§ What you need to do:
Where does "uFifo" appear in the data? Return each line that holds it.

§ Available data:
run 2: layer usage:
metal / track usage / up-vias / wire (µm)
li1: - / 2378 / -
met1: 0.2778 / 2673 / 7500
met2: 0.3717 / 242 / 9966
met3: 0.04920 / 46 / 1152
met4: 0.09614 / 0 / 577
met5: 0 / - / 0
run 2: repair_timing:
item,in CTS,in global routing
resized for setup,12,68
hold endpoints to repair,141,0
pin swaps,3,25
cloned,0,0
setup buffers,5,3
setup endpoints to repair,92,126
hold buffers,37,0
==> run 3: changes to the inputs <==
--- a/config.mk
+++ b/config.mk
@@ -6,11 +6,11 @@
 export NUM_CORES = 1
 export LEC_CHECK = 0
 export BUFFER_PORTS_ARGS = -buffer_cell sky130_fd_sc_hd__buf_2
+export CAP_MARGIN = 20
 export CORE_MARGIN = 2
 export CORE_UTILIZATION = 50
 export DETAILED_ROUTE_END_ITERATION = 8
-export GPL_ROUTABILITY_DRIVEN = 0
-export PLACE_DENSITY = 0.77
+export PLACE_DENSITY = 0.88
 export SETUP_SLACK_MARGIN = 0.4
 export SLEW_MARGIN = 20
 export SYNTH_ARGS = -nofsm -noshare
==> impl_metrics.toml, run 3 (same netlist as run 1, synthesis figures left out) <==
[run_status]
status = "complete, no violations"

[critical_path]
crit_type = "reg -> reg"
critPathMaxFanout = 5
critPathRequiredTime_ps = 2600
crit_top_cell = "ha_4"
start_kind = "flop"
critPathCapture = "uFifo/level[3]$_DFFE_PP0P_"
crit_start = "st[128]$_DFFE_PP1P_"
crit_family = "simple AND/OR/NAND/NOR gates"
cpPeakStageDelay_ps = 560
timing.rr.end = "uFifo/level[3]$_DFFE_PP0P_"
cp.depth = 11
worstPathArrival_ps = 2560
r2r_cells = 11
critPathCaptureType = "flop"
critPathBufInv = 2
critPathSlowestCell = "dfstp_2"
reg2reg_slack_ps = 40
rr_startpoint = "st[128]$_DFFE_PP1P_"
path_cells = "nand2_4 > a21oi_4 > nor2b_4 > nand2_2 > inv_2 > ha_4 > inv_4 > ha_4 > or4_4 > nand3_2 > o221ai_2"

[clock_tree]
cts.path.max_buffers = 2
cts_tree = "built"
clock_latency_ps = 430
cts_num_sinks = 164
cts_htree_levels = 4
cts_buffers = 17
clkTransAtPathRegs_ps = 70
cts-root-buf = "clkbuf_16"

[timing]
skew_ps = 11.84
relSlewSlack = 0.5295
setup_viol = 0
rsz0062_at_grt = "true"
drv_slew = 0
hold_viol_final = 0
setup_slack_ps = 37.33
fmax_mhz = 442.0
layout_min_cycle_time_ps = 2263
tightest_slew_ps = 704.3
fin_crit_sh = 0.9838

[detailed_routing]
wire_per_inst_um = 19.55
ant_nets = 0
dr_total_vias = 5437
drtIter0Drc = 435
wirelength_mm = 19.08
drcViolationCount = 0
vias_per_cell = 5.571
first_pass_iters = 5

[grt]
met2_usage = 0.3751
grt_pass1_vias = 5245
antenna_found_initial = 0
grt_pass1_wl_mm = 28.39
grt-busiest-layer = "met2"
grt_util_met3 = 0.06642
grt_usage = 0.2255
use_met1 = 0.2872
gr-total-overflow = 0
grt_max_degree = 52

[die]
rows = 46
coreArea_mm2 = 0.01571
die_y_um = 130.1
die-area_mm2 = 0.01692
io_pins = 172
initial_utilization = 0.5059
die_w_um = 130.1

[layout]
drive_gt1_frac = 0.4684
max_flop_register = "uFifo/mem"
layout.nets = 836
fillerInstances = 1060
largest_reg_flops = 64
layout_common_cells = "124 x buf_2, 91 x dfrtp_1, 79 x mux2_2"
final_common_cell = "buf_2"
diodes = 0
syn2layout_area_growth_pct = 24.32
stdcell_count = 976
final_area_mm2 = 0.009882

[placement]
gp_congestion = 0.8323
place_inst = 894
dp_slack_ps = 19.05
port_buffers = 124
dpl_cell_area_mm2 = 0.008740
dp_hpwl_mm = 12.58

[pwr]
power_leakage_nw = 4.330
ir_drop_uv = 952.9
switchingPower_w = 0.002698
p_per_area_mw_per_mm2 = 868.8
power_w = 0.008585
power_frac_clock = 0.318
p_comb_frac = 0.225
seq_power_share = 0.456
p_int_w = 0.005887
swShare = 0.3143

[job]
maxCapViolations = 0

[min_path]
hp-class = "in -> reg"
==> config.mk <==
export PLATFORM = sky130hd
export DESIGN_NAME = tsic_top
export DESIGN_NICKNAME = d
export VERILOG_FILES = /design/src/include/tsic_pkg.sv /design/src/include/tsic_tmr_if.sv /design/src/core/tsic_irq.sv /design/src/core/tsic_timer.sv /design/src/core/tsic_top.sv
export SDC_FILE = /design/constraint.sdc
export NUM_CORES = 1
export LEC_CHECK = 0
export BUFFER_PORTS_ARGS = -buffer_cell sky130_fd_sc_hd__buf_4
export CAP_MARGIN = 20
export CORE_MARGIN = 3
export CORE_UTILIZATION = 45
export DETAILED_ROUTE_END_ITERATION = 12
export PLACE_DENSITY = 0.65
export SLEW_MARGIN = 20
export SYNTH_ARGS = -nofsm -noshare
export SYNTH_HDL_FRONTEND = slang
export SYNTH_SLANG_ARGS = --single-unit
export TNS_END_PERCENT = 5
==> constraint.sdc <==
create_clock -name core_clk -period 3.6 [get_ports core_clk]
set_clock_uncertainty 0.15 [all_clocks]
set_input_delay 0.72 -clock core_clk [delete_from_list [all_inputs] [get_ports core_clk]]
set_output_delay 0.72 -clock core_clk [all_outputs]
set_load 0.02 [all_outputs]
==> src/include/tsic_pkg.sv <==
// Package for the timer, status and interrupt control block.
// Assumes an 8-bit CPU I/O port with a single-cycle read/write strobe.
package tsic_pkg;
	localparam int unsigned CLK_MHZ = 125;
	localparam int unsigned TICK_US = 1;
	localparam int unsigned TICK_CYCLES = CLK_MHZ * TICK_US;
	localparam int unsigned TIMER_W = 12;
	// Request bits: bit 7 toggles every 128 us, bit 10 every 1.024 ms
	localparam int unsigned T128_BIT = 7;
	localparam int unsigned T1024_BIT = 10;
	localparam int unsigned WAKE_SHORT_US = 128;
	localparam int unsigned WAKE_LONG_US = 96000;
	localparam int unsigned WAKE_SHORT_CYC = CLK_MHZ * WAKE_SHORT_US;
	localparam int unsigned WAKE_LONG_CYC = CLK_MHZ * WAKE_LONG_US;

	localparam logic [7:0] ADDR_GLOBAL_IE = 8'h20;
	localparam logic [7:0] ADDR_EP_IE = 8'h21;
	localparam logic [7:0] ADDR_TIMER_LO = 8'h24;
	localparam logic [7:0] ADDR_TIMER_HI = 8'h25;
	localparam logic [7:0] ADDR_PSC = 8'hFF;

	localparam int unsigned PSC_RUN = 0;
	localparam int unsigned PSC_STEP = 1;
	localparam int unsigned PSC_IMASK = 2;
	localparam int unsigned PSC_SUSP = 3;
	localparam int unsigned PSC_POR = 4;
	localparam int unsigned PSC_BUSRST = 5;
	localparam int unsigned PSC_WDR = 6;
	localparam int unsigned PSC_PEND = 7;
	localparam logic [7:0] PSC_POR_VAL = 8'h11;
	localparam logic [7:0] PSC_WDR_VAL = 8'h41;
	localparam logic [2:0] EP_IE_MASK = 3'h7;

	// Interrupt sources in vector order; vector = 2 * (index + 1)
	localparam int unsigned NSRC = 6;
	localparam int unsigned SRC_BUSRST = 0;
	localparam int unsigned SRC_T128 = 1;
	localparam int unsigned SRC_T1024 = 2;
	localparam int unsigned SRC_EP0 = 3;
	localparam logic [15:0] VEC_BASE = 16'h0000;
	localparam logic [15:0] VEC_STEP = 16'h0002;

	typedef enum logic [2:0] {
		TSIC_RUN = 3'b001,
		TSIC_HALT = 3'b010,
		TSIC_SUSP = 3'b100
	} tsic_state_t;
endpackage : tsic_pkg

==> src/include/tsic_tmr_if.sv <==
// Carrier between the top block and its timer.
// Assumes both ends share core_clk.
`timescale 1ns/1ps
interface tsic_tmr_if;
	logic [11:0] count;
	logic [3:0] held_hi;
	logic latch_hi;
	logic t128_pulse;
	logic t1024_pulse;
	modport timer (output count, output held_hi, output t128_pulse, output t1024_pulse, input latch_hi);
	modport user (input count, input held_hi, input t128_pulse, input t1024_pulse, output latch_hi);
endinterface : tsic_tmr_if

==> src/core/tsic_irq.sv <==
// Pending latches with enable gating and fixed-priority selection.
// Assumes set and clear pulses on core_clk.
`timescale 1ns/1ps
module tsic_irq import tsic_pkg::*; (
	input wire logic core_clk,
	input wire logic rst_n,
	input wire logic [NSRC-1:0] req_set,
	input wire logic [NSRC-1:0] req_enable,
	input wire logic [NSRC-1:0] ack_clear,
	output logic [NSRC-1:0] pend_q,
	output logic any_pend,
	output logic [NSRC-1:0] sel_onehot
);
	genvar i;
	generate
		for (i = 0; i < NSRC; i++) begin : g_latch
			// Set wins over the acknowledge clear
			always_ff @(posedge core_clk or negedge rst_n) begin
				if (!rst_n) begin
					pend_q[i] <= 1'b0;
				end else if (req_set[i] && req_enable[i]) begin
					pend_q[i] <= 1'b1;
				end else if (ack_clear[i]) begin
					pend_q[i] <= 1'b0;
				end
			end
		end
	endgenerate

	assign any_pend = |pend_q;
	assign sel_onehot = pend_q & (~pend_q + NSRC'(1));
endmodule : tsic_irq

==> src/core/tsic_timer.sv <==
// Free-running 12-bit microsecond timer with high-nibble holding register.
// Assumes latch_hi is a one-cycle strobe on core_clk.
`timescale 1ns/1ps
module tsic_timer import tsic_pkg::*; #(
	parameter int unsigned TICK_DIV = TICK_CYCLES
) (
	input wire logic core_clk,
	input wire logic rst_n,
	tsic_tmr_if.timer tif
);
	logic [7:0] div_q;
	logic [11:0] cnt_q;
	logic [3:0] hold_q;
	logic tick;

	assign tick = (div_q == 8'(TICK_DIV - 1));

	always_ff @(posedge core_clk or negedge rst_n) begin
		if (!rst_n) begin
			div_q <= 8'h00;
		end else begin
			div_q <= tick ? 8'h00 : div_q + 8'h01;
		end
	end

	// Wraps at 0xFFF to zero naturally
	always_ff @(posedge core_clk or negedge rst_n) begin
		if (!rst_n) begin
			cnt_q <= 12'h000;
		end else if (tick) begin
			cnt_q <= cnt_q + 12'h001;
		end
	end

	always_ff @(posedge core_clk or negedge rst_n) begin
		if (!rst_n) begin
			hold_q <= 4'h0;
		end else if (tif.latch_hi) begin
			hold_q <= cnt_q[11:8];
		end
	end

	// Requests on every carry into a count bit, so on each rising and falling transition
	assign tif.t128_pulse = tick && (cnt_q[T128_BIT-1:0] == '1);
	assign tif.t1024_pulse = tick && (cnt_q[T1024_BIT-1:0] == '1);
	assign tif.count = cnt_q;
	assign tif.held_hi = hold_q;

	a_hold_capture: assert property (@(posedge core_clk) disable iff (!rst_n)
		tif.latch_hi |=> hold_q == $past(cnt_q[11:8])) else $error("hold not captured");
endmodule : tsic_timer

§ Result:
critPathCapture = "uFifo/level[3]$_DFFE_PP0P_"
timing.rr.end = "uFifo/level[3]$_DFFE_PP0P_"
max_flop_register = "uFifo/mem"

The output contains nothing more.